• _Input data_
$ cat config.mk
export PLATFORM = sky130hd
export DESIGN_NAME = cpc_pi_mailbox_ctrl
export DESIGN_NICKNAME = d
export VERILOG_FILES = /design/src/rtl/cpc_pi_mailbox_ctrl.sv
export SDC_FILE = /design/constraint.sdc
export NUM_CORES = 1
export LEC_CHECK = 0
export CAP_MARGIN = 5
export CORE_UTILIZATION = 42
export CTS_CLUSTER_DIAMETER = 80
export DETAILED_ROUTE_END_ITERATION = 16
export PLACE_DENSITY_LB_ADDON = 0.08
export SYNTH_ARGS = -nofsm -noshare
export SYNTH_HDL_FRONTEND = slang
export SYNTH_SLANG_ARGS = --single-unit
$ cat constraint.sdc
create_clock -name CLK -period 4.83 [get_ports CLK]
set_clock_uncertainty 0.15 [all_clocks]
set_input_delay 0.966 -clock CLK [delete_from_list [all_inputs] [get_ports CLK]]
set_output_delay 0.966 -clock CLK [all_outputs]
set_load 0.01 [all_outputs]
===== src/rtl/updown_counter_param.sv =====
// updown_counter_param
//   Parametrised up/down counter over the range 0..MODULO-1 (MODULO need not
//   be a power of two). It has a synchronous load, a count enable, and an
//   end-of-range behaviour chosen at runtime: wrap, saturate or one-shot.
//   It can be cascaded for multi-digit counters: digit n+1 en = en_n & tc_n.
//
// Ports
//   clk      in   rising-edge clock
//   rst      in   synchronous active-high reset, overrides everything
//   en       in   count enable (cnt holds when low)
//   ld       in   synchronous load of d (beats en, honoured even when en=0)
//   up       in   1 = increment, 0 = decrement
//   mode     in   00 wrap, 01 saturate, 10 one-shot, 11 reserved (= wrap)
//   d        in   load value; out-of-range values clamp to MODULO-1
//   cnt      out  registered count, always < MODULO
//   tc       out  combinational terminal count (depends only on cnt, up)
//   wrap     out  registered pulse, the cycle after the count wrapped
//   done     out  registered sticky flag set by one-shot at terminal
//   ld_clamp out  registered pulse, the last load was clamped
module updown_counter_param #(
  parameter int WIDTH  = 4,
  parameter int MODULO = 16
) (
  input  logic             clk,
  input  logic             rst,
  input  logic             en,
  input  logic             ld,
  input  logic             up,
  input  logic [1:0]       mode,
  input  logic [WIDTH-1:0] d,
  output logic [WIDTH-1:0] cnt,
  output logic             tc,
  output logic             wrap,
  output logic             done,
  output logic             ld_clamp
);

  typedef enum logic [1:0] {
    MODE_WRAP    = 2'b00,
    MODE_SAT     = 2'b01,
    MODE_ONESHOT = 2'b10,
    MODE_RSVD    = 2'b11
  } mode_e;

  localparam logic [WIDTH-1:0] MAX_VAL = WIDTH'(MODULO - 1);
  localparam logic [WIDTH-1:0] ONE     = WIDTH'(1);

  logic [WIDTH-1:0] cnt_q, cnt_d;
  logic             wrap_q, wrap_d;
  logic             done_q, done_d;
  logic             ld_clamp_q, ld_clamp_d;
  mode_e            mode_s;

  assign mode_s = mode_e'(mode);

  // Terminal depends on direction. The increment/decrement below therefore
  // never crosses 0 or MAX_VAL, so plain WIDTH-bit arithmetic stays in
  // range even when MODULO is not a power of two.
  assign tc = up ? (cnt_q == MAX_VAL) : (cnt_q == '0);

  always_comb begin
    cnt_d      = cnt_q;
    wrap_d     = 1'b0;
    done_d     = done_q;
    ld_clamp_d = 1'b0;
    if (ld) begin
      done_d = 1'b0;
      if (d > MAX_VAL) begin
        cnt_d      = MAX_VAL;
        ld_clamp_d = 1'b1;
      end else begin
        cnt_d = d;
      end
    end else if (en && !done_q) begin
      // Once done is set the count is frozen until a load or reset.
      if (!tc) begin
        cnt_d = up ? cnt_q + ONE : cnt_q - ONE;
      end else begin
        case (mode_s)
          MODE_SAT:     ;
          MODE_ONESHOT: done_d = 1'b1;
          default: begin
            // Wrap mode; reserved mode 11 also lands here.
            cnt_d  = up ? '0 : MAX_VAL;
            wrap_d = 1'b1;
          end
        endcase
      end
    end
  end

  always_ff @(posedge clk) begin
    if (rst) begin
      cnt_q      <= '0;
      wrap_q     <= 1'b0;
      done_q     <= 1'b0;
      ld_clamp_q <= 1'b0;
    end else begin
      cnt_q      <= cnt_d;
      wrap_q     <= wrap_d;
      done_q     <= done_d;
      ld_clamp_q <= ld_clamp_d;
    end
  end

  assign cnt      = cnt_q;
  assign wrap     = wrap_q;
  assign done     = done_q;
  assign ld_clamp = ld_clamp_q;

endmodule
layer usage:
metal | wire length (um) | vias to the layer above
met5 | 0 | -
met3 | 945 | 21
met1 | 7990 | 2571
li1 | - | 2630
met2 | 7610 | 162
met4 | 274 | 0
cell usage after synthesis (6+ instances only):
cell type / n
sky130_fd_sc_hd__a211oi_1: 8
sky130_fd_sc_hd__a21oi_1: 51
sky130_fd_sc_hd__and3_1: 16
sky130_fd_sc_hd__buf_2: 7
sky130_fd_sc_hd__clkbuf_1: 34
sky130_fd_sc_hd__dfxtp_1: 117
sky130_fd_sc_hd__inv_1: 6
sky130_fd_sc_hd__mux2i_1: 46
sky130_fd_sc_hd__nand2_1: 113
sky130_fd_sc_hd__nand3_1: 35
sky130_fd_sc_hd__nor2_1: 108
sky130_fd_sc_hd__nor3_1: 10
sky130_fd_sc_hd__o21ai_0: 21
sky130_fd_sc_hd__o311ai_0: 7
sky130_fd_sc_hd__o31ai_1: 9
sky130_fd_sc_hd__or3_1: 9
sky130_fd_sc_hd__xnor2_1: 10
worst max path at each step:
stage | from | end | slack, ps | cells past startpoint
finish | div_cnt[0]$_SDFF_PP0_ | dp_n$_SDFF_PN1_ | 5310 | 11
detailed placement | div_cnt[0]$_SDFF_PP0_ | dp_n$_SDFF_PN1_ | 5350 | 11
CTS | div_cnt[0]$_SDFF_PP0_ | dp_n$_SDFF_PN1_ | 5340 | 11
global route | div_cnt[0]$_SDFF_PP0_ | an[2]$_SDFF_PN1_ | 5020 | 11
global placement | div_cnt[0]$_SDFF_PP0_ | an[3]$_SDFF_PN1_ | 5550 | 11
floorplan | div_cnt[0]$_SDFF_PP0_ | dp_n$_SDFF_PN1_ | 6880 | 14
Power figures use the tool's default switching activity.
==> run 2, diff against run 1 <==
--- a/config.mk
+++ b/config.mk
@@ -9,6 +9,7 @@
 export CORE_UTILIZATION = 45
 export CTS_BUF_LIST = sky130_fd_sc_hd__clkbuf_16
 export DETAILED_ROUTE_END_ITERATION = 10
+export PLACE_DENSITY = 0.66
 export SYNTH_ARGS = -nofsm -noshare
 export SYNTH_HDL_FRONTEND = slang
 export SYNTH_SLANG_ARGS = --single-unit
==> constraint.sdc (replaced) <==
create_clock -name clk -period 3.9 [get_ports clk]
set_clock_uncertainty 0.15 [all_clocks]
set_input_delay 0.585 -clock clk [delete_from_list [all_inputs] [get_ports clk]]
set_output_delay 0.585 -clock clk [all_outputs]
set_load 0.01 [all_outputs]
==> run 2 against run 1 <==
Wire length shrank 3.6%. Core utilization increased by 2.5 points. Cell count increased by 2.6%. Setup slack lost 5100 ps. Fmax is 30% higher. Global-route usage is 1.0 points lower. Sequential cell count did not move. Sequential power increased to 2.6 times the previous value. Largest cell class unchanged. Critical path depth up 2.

• _The task_
Lines from the one containing "metal | wire" through the last line of the records, both included, are the only ones to print, each exactly as it is.

• _Response to this task_
metal | wire length (um) | vias to the layer above
met5 | 0 | -
met3 | 945 | 21
met1 | 7990 | 2571
li1 | - | 2630
met2 | 7610 | 162
met4 | 274 | 0
cell usage after synthesis (6+ instances only):
cell type / n
sky130_fd_sc_hd__a211oi_1: 8
sky130_fd_sc_hd__a21oi_1: 51
sky130_fd_sc_hd__and3_1: 16
sky130_fd_sc_hd__buf_2: 7
sky130_fd_sc_hd__clkbuf_1: 34
sky130_fd_sc_hd__dfxtp_1: 117
sky130_fd_sc_hd__inv_1: 6
sky130_fd_sc_hd__mux2i_1: 46
sky130_fd_sc_hd__nand2_1: 113
sky130_fd_sc_hd__nand3_1: 35
sky130_fd_sc_hd__nor2_1: 108
sky130_fd_sc_hd__nor3_1: 10
sky130_fd_sc_hd__o21ai_0: 21
sky130_fd_sc_hd__o311ai_0: 7
sky130_fd_sc_hd__o31ai_1: 9
sky130_fd_sc_hd__or3_1: 9
sky130_fd_sc_hd__xnor2_1: 10
worst max path at each step:
stage | from | end | slack, ps | cells past startpoint
finish | div_cnt[0]$_SDFF_PP0_ | dp_n$_SDFF_PN1_ | 5310 | 11
detailed placement | div_cnt[0]$_SDFF_PP0_ | dp_n$_SDFF_PN1_ | 5350 | 11
CTS | div_cnt[0]$_SDFF_PP0_ | dp_n$_SDFF_PN1_ | 5340 | 11
global route | div_cnt[0]$_SDFF_PP0_ | an[2]$_SDFF_PN1_ | 5020 | 11
global placement | div_cnt[0]$_SDFF_PP0_ | an[3]$_SDFF_PN1_ | 5550 | 11
floorplan | div_cnt[0]$_SDFF_PP0_ | dp_n$_SDFF_PN1_ | 6880 | 14
Power figures use the tool's default switching activity.
==> run 2, diff against run 1 <==
--- a/config.mk
+++ b/config.mk
@@ -9,6 +9,7 @@
 export CORE_UTILIZATION = 45
 export CTS_BUF_LIST = sky130_fd_sc_hd__clkbuf_16
 export DETAILED_ROUTE_END_ITERATION = 10
+export PLACE_DENSITY = 0.66
 export SYNTH_ARGS = -nofsm -noshare
 export SYNTH_HDL_FRONTEND = slang
 export SYNTH_SLANG_ARGS = --single-unit
==> constraint.sdc (replaced) <==
create_clock -name clk -period 3.9 [get_ports clk]
set_clock_uncertainty 0.15 [all_clocks]
set_input_delay 0.585 -clock clk [delete_from_list [all_inputs] [get_ports clk]]
set_output_delay 0.585 -clock clk [all_outputs]
set_load 0.01 [all_outputs]
==> run 2 against run 1 <==
Wire length shrank 3.6%. Core utilization increased by 2.5 points. Cell count increased by 2.6%. Setup slack lost 5100 ps. Fmax is 30% higher. Global-route usage is 1.0 points lower. Sequential cell count did not move. Sequential power increased to 2.6 times the previous value. Largest cell class unchanged. Critical path depth up 2.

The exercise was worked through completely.